● Exercise objective
Retype the tail of the data exactly, starting at the line containing "run.sh (not shown)" and stopping at the last line.

● Source data
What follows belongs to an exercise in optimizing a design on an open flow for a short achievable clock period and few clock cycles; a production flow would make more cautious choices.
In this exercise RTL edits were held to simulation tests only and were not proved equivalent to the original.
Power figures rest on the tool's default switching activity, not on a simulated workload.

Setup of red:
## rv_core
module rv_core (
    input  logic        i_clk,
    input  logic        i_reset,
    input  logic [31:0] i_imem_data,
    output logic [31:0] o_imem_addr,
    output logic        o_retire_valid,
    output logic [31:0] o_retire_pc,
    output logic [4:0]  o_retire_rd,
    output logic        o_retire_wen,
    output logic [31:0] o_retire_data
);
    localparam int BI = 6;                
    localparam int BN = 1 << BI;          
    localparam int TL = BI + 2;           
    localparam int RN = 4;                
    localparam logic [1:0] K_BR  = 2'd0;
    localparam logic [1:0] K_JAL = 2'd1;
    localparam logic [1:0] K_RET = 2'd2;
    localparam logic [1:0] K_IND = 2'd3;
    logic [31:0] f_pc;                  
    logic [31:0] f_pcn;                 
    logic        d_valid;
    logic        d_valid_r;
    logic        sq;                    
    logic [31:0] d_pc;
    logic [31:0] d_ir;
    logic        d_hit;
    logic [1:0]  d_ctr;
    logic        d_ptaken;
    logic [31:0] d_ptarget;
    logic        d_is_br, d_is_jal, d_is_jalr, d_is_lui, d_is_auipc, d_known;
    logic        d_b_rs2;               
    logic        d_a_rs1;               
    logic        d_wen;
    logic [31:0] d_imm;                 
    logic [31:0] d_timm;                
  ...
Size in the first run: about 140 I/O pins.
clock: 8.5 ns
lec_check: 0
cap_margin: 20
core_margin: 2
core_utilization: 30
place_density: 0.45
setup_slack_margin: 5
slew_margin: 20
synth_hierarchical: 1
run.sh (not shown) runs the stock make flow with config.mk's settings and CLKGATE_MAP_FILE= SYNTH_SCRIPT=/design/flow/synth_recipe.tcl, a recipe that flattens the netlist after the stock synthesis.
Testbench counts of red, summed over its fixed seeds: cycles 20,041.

● Response
run.sh (not shown) runs the stock make flow with config.mk's settings and CLKGATE_MAP_FILE= SYNTH_SCRIPT=/design/flow/synth_recipe.tcl, a recipe that flattens the netlist after the stock synthesis.
Testbench counts of red, summed over its fixed seeds: cycles 20,041.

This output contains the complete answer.